Chesterfield lockdown litter pick group uncover old tyres, sole of a shoe and a crisp packet from 1995 as they clean up neighbourhoods
Residents in Chesterfield have formed a litter pick up group in lockdown to help clean up neighbourhoods and uncovered old tyres, the sole of a shoe and a crisp packet from 1995 discarded in the town’s green spaces.
Katherine Johnson helped set up the Staveley and Lowgates Litter Picking Group in January this year with help of fellow administrator of their online Facebook page, Kelly Ward.
The 42-year-old from Lowgates was inspired to set up the group, which conducts two-person litter picks across the two neighbourhoods multiple times a week in line with current Covid-19 regulations, after she was shocked by the volume of litter she spotted on her daily walks.
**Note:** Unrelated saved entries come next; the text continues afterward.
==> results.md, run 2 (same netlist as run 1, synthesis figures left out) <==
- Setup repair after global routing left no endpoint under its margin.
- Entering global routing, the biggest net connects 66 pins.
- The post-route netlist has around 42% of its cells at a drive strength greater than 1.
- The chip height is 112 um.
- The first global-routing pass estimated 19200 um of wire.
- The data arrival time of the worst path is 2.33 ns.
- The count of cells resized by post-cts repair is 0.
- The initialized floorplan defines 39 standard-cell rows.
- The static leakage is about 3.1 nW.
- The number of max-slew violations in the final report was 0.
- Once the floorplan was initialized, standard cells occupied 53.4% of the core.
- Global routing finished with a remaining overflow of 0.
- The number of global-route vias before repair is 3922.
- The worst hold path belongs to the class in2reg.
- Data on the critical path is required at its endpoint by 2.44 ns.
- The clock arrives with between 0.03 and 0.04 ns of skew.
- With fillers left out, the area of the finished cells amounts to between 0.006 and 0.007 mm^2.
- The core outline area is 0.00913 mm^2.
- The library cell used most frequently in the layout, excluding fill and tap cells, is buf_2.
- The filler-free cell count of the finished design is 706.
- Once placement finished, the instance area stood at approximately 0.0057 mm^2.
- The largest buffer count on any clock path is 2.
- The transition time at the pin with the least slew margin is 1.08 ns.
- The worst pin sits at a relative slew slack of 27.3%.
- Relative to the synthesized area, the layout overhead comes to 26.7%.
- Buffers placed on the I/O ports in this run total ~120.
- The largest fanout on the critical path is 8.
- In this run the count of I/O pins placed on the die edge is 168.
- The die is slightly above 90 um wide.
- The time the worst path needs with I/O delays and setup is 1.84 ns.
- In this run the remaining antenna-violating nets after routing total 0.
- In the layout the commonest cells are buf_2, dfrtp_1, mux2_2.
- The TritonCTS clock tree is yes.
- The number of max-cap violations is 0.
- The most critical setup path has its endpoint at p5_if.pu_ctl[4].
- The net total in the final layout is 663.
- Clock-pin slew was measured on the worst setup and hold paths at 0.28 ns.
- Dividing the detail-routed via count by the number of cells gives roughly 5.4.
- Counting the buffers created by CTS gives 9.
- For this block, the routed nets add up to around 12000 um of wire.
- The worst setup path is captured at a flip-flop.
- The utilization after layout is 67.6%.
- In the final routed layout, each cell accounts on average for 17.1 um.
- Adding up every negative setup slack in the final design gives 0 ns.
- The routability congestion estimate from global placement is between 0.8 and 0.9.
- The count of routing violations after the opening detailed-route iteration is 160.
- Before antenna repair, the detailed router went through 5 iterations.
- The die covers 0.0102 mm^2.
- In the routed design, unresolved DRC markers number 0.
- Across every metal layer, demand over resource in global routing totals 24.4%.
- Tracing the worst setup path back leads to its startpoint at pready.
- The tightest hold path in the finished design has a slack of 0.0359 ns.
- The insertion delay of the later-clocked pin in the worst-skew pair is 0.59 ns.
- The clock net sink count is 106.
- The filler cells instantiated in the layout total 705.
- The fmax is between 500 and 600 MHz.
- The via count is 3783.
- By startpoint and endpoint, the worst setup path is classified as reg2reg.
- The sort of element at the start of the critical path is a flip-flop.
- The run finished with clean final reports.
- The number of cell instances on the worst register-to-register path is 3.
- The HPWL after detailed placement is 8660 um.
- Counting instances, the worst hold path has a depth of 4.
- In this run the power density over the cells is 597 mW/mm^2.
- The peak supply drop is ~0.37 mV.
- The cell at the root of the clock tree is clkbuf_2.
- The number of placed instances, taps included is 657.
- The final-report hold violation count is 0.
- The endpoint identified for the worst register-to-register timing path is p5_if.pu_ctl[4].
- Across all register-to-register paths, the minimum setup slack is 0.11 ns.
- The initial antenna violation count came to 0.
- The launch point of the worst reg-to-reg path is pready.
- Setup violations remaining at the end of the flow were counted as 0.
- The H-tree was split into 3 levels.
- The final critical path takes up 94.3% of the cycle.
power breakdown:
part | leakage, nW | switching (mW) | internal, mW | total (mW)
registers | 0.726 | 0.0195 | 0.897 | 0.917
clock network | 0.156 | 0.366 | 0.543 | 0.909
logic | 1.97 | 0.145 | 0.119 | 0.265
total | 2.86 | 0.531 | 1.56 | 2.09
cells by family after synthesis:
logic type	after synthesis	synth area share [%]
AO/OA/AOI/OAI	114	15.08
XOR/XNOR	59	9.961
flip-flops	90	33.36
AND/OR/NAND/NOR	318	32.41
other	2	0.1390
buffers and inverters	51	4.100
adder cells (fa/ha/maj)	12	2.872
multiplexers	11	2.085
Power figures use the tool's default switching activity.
[src/core/lfp_top.sv]
`timescale 1ns/1ps
// Contract
// RL1: each channel has own 8-bit current code
// RL2: all-channel code write sets every channel
// RL3: writing one to bit 6 starts test
// RL4: whole test ends within 52 us
// RL5: test start switches all outputs off
// RL6: each channel driven alone 1.25 us; code drives each for STEP_CYC = 31 cycles of 40 ns, 1.24 us
// RL7: channels with selection off are skipped
// RL8: tested channel disturbed up to 32 us
// RL9: sixteen flags stored when test ends
// RL10: start bit clears when results valid
// RL11: flag registers at 44h and 45h
// RL12: open faults reported over shorts
// RL13: off channels always flag zero
// RL14: low current on channel sets flag
// RL15: high output voltage sets flag
// RL16: overtemperature disables all outputs
// RL17: trip flag in bit 7 while hot
// RL18: outputs restored, trip flag self-clears
// RL19: enable pin low enables, high floats
// RL20: host avoids enable pulsing with group mode
// RL21: reset clears every register to zero
// RL22: host should switch faulty outputs off
// RL23: flag registers ignore host writes
module lfp_top
    import lfp_pkg::*;
#(
    parameter int NCH = NUM_CH
) (
    // clock and reset
    input  wire logic             I_CORE_CLK,
    input  wire logic             I_RESETN,
    // register port
    input  wire logic [7:0]       I_ADDR,
    input  wire logic             I_WR_EN,
    input  wire logic [7:0]       I_WR_DATA,
    output logic      [7:0]       O_RD_DATA,
    // output stage
    input  wire logic             I_OE_N,
    input  wire logic [NCH-1:0]   I_PWM_ON,
    input  wire logic [NCH-1:0]   I_SENSE_OPEN,
    input  wire logic [NCH-1:0]   I_SENSE_SHORT,
    output logic      [NCH-1:0]   O_CH_DRIVE,
    output logic      [NCH-1:0]   O_CH_HIZ,
    output logic      [NCH*8-1:0] O_CH_CODE,
    // temperature comparators
    input  wire logic             I_TEMP_OVER,
    input  wire logic             I_TEMP_COOL,
    // status
    output logic                  O_TEST_BUSY
);
    lfp_state_e     st_r;
    logic [7:0]     iref_r [NCH];
    logic [1:0]     sel_r  [NCH];
    logic           dmbl_r;
    logic [3:0]     ch_r;
    logic [4:0]     cnt_r;
    logic [10:0]    busy_cnt_r;
    logic [NCH-1:0] open_r;
    logic [NCH-1:0] short_r;
    logic [NCH-1:0] tested_r;
    logic [NCH-1:0] flag_r;
    logic [NCH-1:0] flag_nxt;
    logic [NCH-1:0] drive_nxt;
    logic [NCH-1:0] drive_r;
    logic [7:0]     rd_nxt;
    logic [7:0]     rd_r;
    logic           trip;
    logic           start;

    // channel is on when its selection is not off
    function automatic logic ch_on(input logic [1:0] sel);
        return sel != SEL_OFF;
    endfunction

    // pack four channel selections into one register byte
    function automatic logic [7:0] sel_byte(input logic [1:0] s0,
                                            input logic [1:0] s1,
                                            input logic [1:0] s2,
                                            input logic [1:0] s3);
        return {s3, s2, s1, s0};
    endfunction

    assign start = I_WR_EN && (I_ADDR == CTRL2_OFS)
                   && I_WR_DATA[CTRL2_CHECK_BIT] && (st_r == LFP_IDLE); // RL3

    // current codes: per channel and all-channel writes
    always_ff @(posedge I_CORE_CLK) begin
        if (!I_RESETN) begin
            for (int i = 0; i < NCH; i++) begin
                iref_r[i] <= REG_RST; // RL21
            end
        end else if (I_WR_EN && I_ADDR == ALLCODE_OFS) begin
            for (int i = 0; i < NCH; i++) begin
                iref_r[i] <= I_WR_DATA; // RL2
            end
        end else if (I_WR_EN && I_ADDR >= IREF_OFS
                     && I_ADDR < IREF_OFS + 8'(NCH)) begin
            iref_r[4'(I_ADDR - IREF_OFS)] <= I_WR_DATA; // RL1
        end
    end

    // output state selection and group mode bit
    always_ff @(posedge I_CORE_CLK) begin
        if (!I_RESETN) begin
            for (int i = 0; i < NCH; i++) begin
                sel_r[i] <= SEL_OFF; // RL21
            end
            dmbl_r <= 1'b0;
        end else if (I_WR_EN) begin
            if (I_ADDR >= OSEL_OFS && I_ADDR < OSEL_OFS + 8'h04) begin
                for (int j = 0; j < 4; j++) begin
                    sel_r[{2'(I_ADDR - OSEL_OFS), 2'(j)}] <=
                        I_WR_DATA[2*j +: 2];
                end
            end else if (I_ADDR == CTRL2_OFS) begin
                dmbl_r <= I_WR_DATA[CTRL2_GRP_BIT];
            end
        end
    end

    // fault test sequencer
    always_ff @(posedge I_CORE_CLK) begin
        if (!I_RESETN) begin
            st_r     <= LFP_IDLE;
            ch_r     <= 4'h0;
            cnt_r    <= 5'h00;
            tested_r <= '0;
            open_r   <= '0;
            short_r  <= '0;
        end else begin
            case (st_r)
                LFP_IDLE: begin
                    if (start) begin
                        st_r    <= LFP_BLANK; // RL3
                        ch_r    <= 4'h0;
                        cnt_r   <= 5'h00;
                        open_r  <= '0;
                        short_r <= '0;
                        for (int i = 0; i < NCH; i++) begin
                            tested_r[i] <= ch_on(sel_r[i]); // RL7 RL13
                        end
                    end
                end
                LFP_BLANK: begin
                    st_r <= LFP_STEP; // RL5
                end
                LFP_STEP: begin
                    if (!tested_r[ch_r] || cnt_r == 5'(STEP_CYC - 1)) begin
                        if (tested_r[ch_r]) begin
                            open_r[ch_r]  <= I_SENSE_OPEN[ch_r];  // RL14
                            short_r[ch_r] <= I_SENSE_SHORT[ch_r]; // RL15
                        end
                        cnt_r <= 5'h00;
                        ch_r  <= ch_r + 4'h1; // RL7
                        if (ch_r == 4'(NCH - 1)) begin
                            st_r <= LFP_DONE;
                        end
                    end else begin
                        cnt_r <= cnt_r + 5'h01; // RL6
                    end
                end
                LFP_DONE: begin
                    st_r <= LFP_IDLE; // RL10
                end
                default: begin
                    st_r <= LFP_IDLE;
                end
            endcase
        end
    end

    // merge open and short results
    lfp_fault_eval #(
        .N        (NCH)
    ) lfp_fault_eval_inst (
        .i_open   (open_r),
        .i_short  (short_r),
        .i_tested (tested_r),
        .o_flags  (flag_nxt)
    );

    // flags change only at test end or reset
    always_ff @(posedge I_CORE_CLK) begin
        if (!I_RESETN) begin
            flag_r <= '0; // RL11 RL21
        end else if (st_r == LFP_DONE) begin
            flag_r <= flag_nxt; // RL9 RL23
        end
    end

    // thermal trip tracking
    lfp_thermal lfp_thermal_inst (
        .i_clk   (I_CORE_CLK),
        .i_rst_n (I_RESETN),
        .i_over  (I_TEMP_OVER),
        .i_cool  (I_TEMP_COOL),
        .o_trip  (trip)
    );

    // channel drive: test overrides normal, trip forces all off
    always_comb begin
        drive_nxt = '0;
        if (trip) begin
            drive_nxt = '0; // RL16
        end else if (st_r == LFP_STEP) begin
            drive_nxt[ch_r] = tested_r[ch_r]; // RL6 RL8
        end else if (st_r == LFP_IDLE && !start) begin // RL5
            for (int i = 0; i < NCH; i++) begin
                drive_nxt[i] = I_PWM_ON[i] && ch_on(sel_r[i]); // RL18
            end
        end
    end

    always_ff @(posedge I_CORE_CLK) begin
        if (!I_RESETN) begin
            drive_r <= '0;
        end else begin
            drive_r <= drive_nxt; // RL5
        end
    end

    // read mux, answered one cycle after the address
    always_comb begin
        rd_nxt = 8'h00;
        if (I_ADDR == CTRL2_OFS) begin
            rd_nxt[CTRL2_TRIP_BIT]  = trip; // RL17
            rd_nxt[CTRL2_CHECK_BIT] = (st_r != LFP_IDLE); // RL10
            rd_nxt[CTRL2_GRP_BIT]   = dmbl_r;
        end else if (I_ADDR >= OSEL_OFS && I_ADDR < OSEL_OFS + 8'h04) begin
            rd_nxt = sel_byte(sel_r[{2'(I_ADDR - OSEL_OFS), 2'h0}],
                              sel_r[{2'(I_ADDR - OSEL_OFS), 2'h1}],
                              sel_r[{2'(I_ADDR - OSEL_OFS), 2'h2}],
                              sel_r[{2'(I_ADDR - OSEL_OFS), 2'h3}]);
        end else if (I_ADDR >= IREF_OFS && I_ADDR < IREF_OFS + 8'(NCH)) begin
            rd_nxt = iref_r[4'(I_ADDR - IREF_OFS)];
        end else if (I_ADDR == FLAGLO_OFS) begin
            rd_nxt = flag_r[7:0]; // RL11
        end else if (I_ADDR == FLAGHI_OFS) begin
            rd_nxt = flag_r[15:8]; // RL11
        end
    end

    always_ff @(posedge I_CORE_CLK) begin
        if (!I_RESETN) begin
            rd_r <= 8'h00;
        end else begin
            rd_r <= rd_nxt;
        end
    end

    // busy time measured for the length check
    always_ff @(posedge I_CORE_CLK) begin
        if (!I_RESETN || st_r == LFP_IDLE) begin
            busy_cnt_r <= 11'h000;
        end else begin
            busy_cnt_r <= busy_cnt_r + 11'h001;
        end
    end

    // outputs
    always_comb begin
        for (int i = 0; i < NCH; i++) begin
            O_CH_CODE[8*i +: 8] = iref_r[i]; // RL1
        end
    end
    assign O_CH_DRIVE  = drive_r & ~{NCH{I_OE_N}}; // RL19
    assign O_CH_HIZ    = {NCH{I_OE_N}}; // RL19
    assign O_RD_DATA   = rd_r;
    assign O_TEST_BUSY = (st_r != LFP_IDLE);

    // checks
    blank_off_a: assert property ( // RL5
        @(posedge I_CORE_CLK) disable iff (!I_RESETN)
        start |=> drive_r == '0 ##1 drive_r == '0)
        else $error("outputs not off at test start");
    test_len_a: assert property ( // RL4
        @(posedge I_CORE_CLK) disable iff (!I_RESETN)
        busy_cnt_r < 11'(TEST_MAX_CYC))
        else $error("fault test too long");
    single_ch_a: assert property ( // RL6
        @(posedge I_CORE_CLK) disable iff (!I_RESETN)
        st_r == LFP_STEP && !trip |=> $onehot0(drive_r))
        else $error("more than one channel under test");
    skip_off_a: assert property ( // RL7
        @(posedge I_CORE_CLK) disable iff (!I_RESETN)
        st_r == LFP_STEP && !tested_r[ch_r] |=> ch_r != $past(ch_r))
        else $error("off channel not skipped");
    start_clr_a: assert property ( // RL10
        @(posedge I_CORE_CLK) disable iff (!I_RESETN)
        st_r == LFP_DONE |=> !O_TEST_BUSY && flag_r == $past(flag_nxt))
        else $error("busy bit stale after results");
    off_zero_a: assert property ( // RL13
        @(posedge I_CORE_CLK) disable iff (!I_RESETN)
        st_r == LFP_DONE |=> (flag_r & ~$past(tested_r)) == '0)
        else $error("off channel flagged");
    open_first_a: assert property ( // RL12
        @(posedge I_CORE_CLK) disable iff (!I_RESETN)
        st_r == LFP_DONE && |(open_r & tested_r) |=>
            flag_r == $past(open_r & tested_r))
        else $error("short reported with open present");
    trip_off_a: assert property ( // RL16
        @(posedge I_CORE_CLK) disable iff (!I_RESETN)
        trip |=> drive_r == '0)
        else $error("output driven during trip");
    // reset edge itself clears flags, so it starts no attempt
    flag_ro_a: assert property ( // RL23
        @(posedge I_CORE_CLK) disable iff (!I_RESETN)
        I_RESETN && st_r != LFP_DONE |=> $stable(flag_r))
        else $error("flags changed outside test end");
    all_code_a: assert property ( // RL2
        @(posedge I_CORE_CLK) disable iff (!I_RESETN)
        I_WR_EN && I_ADDR == ALLCODE_OFS |=>
            O_CH_CODE == {NCH{$past(I_WR_DATA)}})
        else $error("all-channel code not applied");
endmodule // lfp_top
Litter pickers have been targeting hotspots such as the Trans Pennine Trail in Chesterfield which crosses the country from Hull to Southport and the Cuckoo Way as part of their clean ups.
Katherine said: "I was just noticing, having spent more time walking around the local area that particular areas, really nice green spaces that we've got available to us on our doorstep were quite litter strewn.
"There were certain hotspots we thought we could make a difference by tackling.
"The Trans Pennine trail is particularly bad between Lowgates and Poolsbrook.
"I am more aware because I am spending more time outdoors now, I've walked every day since the end of December so it would be difficult to definitely say litter has increased."
While the group which has almost 90 members since it was founded three months ago, residents are prevented from all meeting up together to conduct mass ‘picks’ due to coronavirus rules which only permit two people from separate households to meet for exercise.
But litter pickers, who mainly find crisp packets, cans and bottles on their walks, plan to organise a large clean up event of green spaces in need of waste removal as soon as restrictions are lifted.
Katherine who admits there are a significant lack of bins in some parts of the neighbourhoods, once found the sole of somebody’s shoe along with a crisp packet dating back to 1995 as part of her picks.
"It gives you a sense of pride and if the lockdown has brought anything it is that refocusing on your local community because that is the area we have been limited too so it has restored a sense of pride for me and others involved in the group”, she added.
"But it is frustrating, you spend a couple of hours and although it is addicting once you get going, you go back the week after and you can see people are still dropping litter.
"We are trying to reach the younger generation because of the types of litter being dropped it suggests that there are youngsters out there that aren't quite getting the message.”
She applauded Chesterfield Borough Council for their ‘positive’ response to the collaborative litter pick group, as they armed members with bin bangs, organised rubbish collections and are in the process of giving residents pickers to collect the litter.
"They've been really good and encouraging, really enthusiastic about what we've been doing”, Katherine said.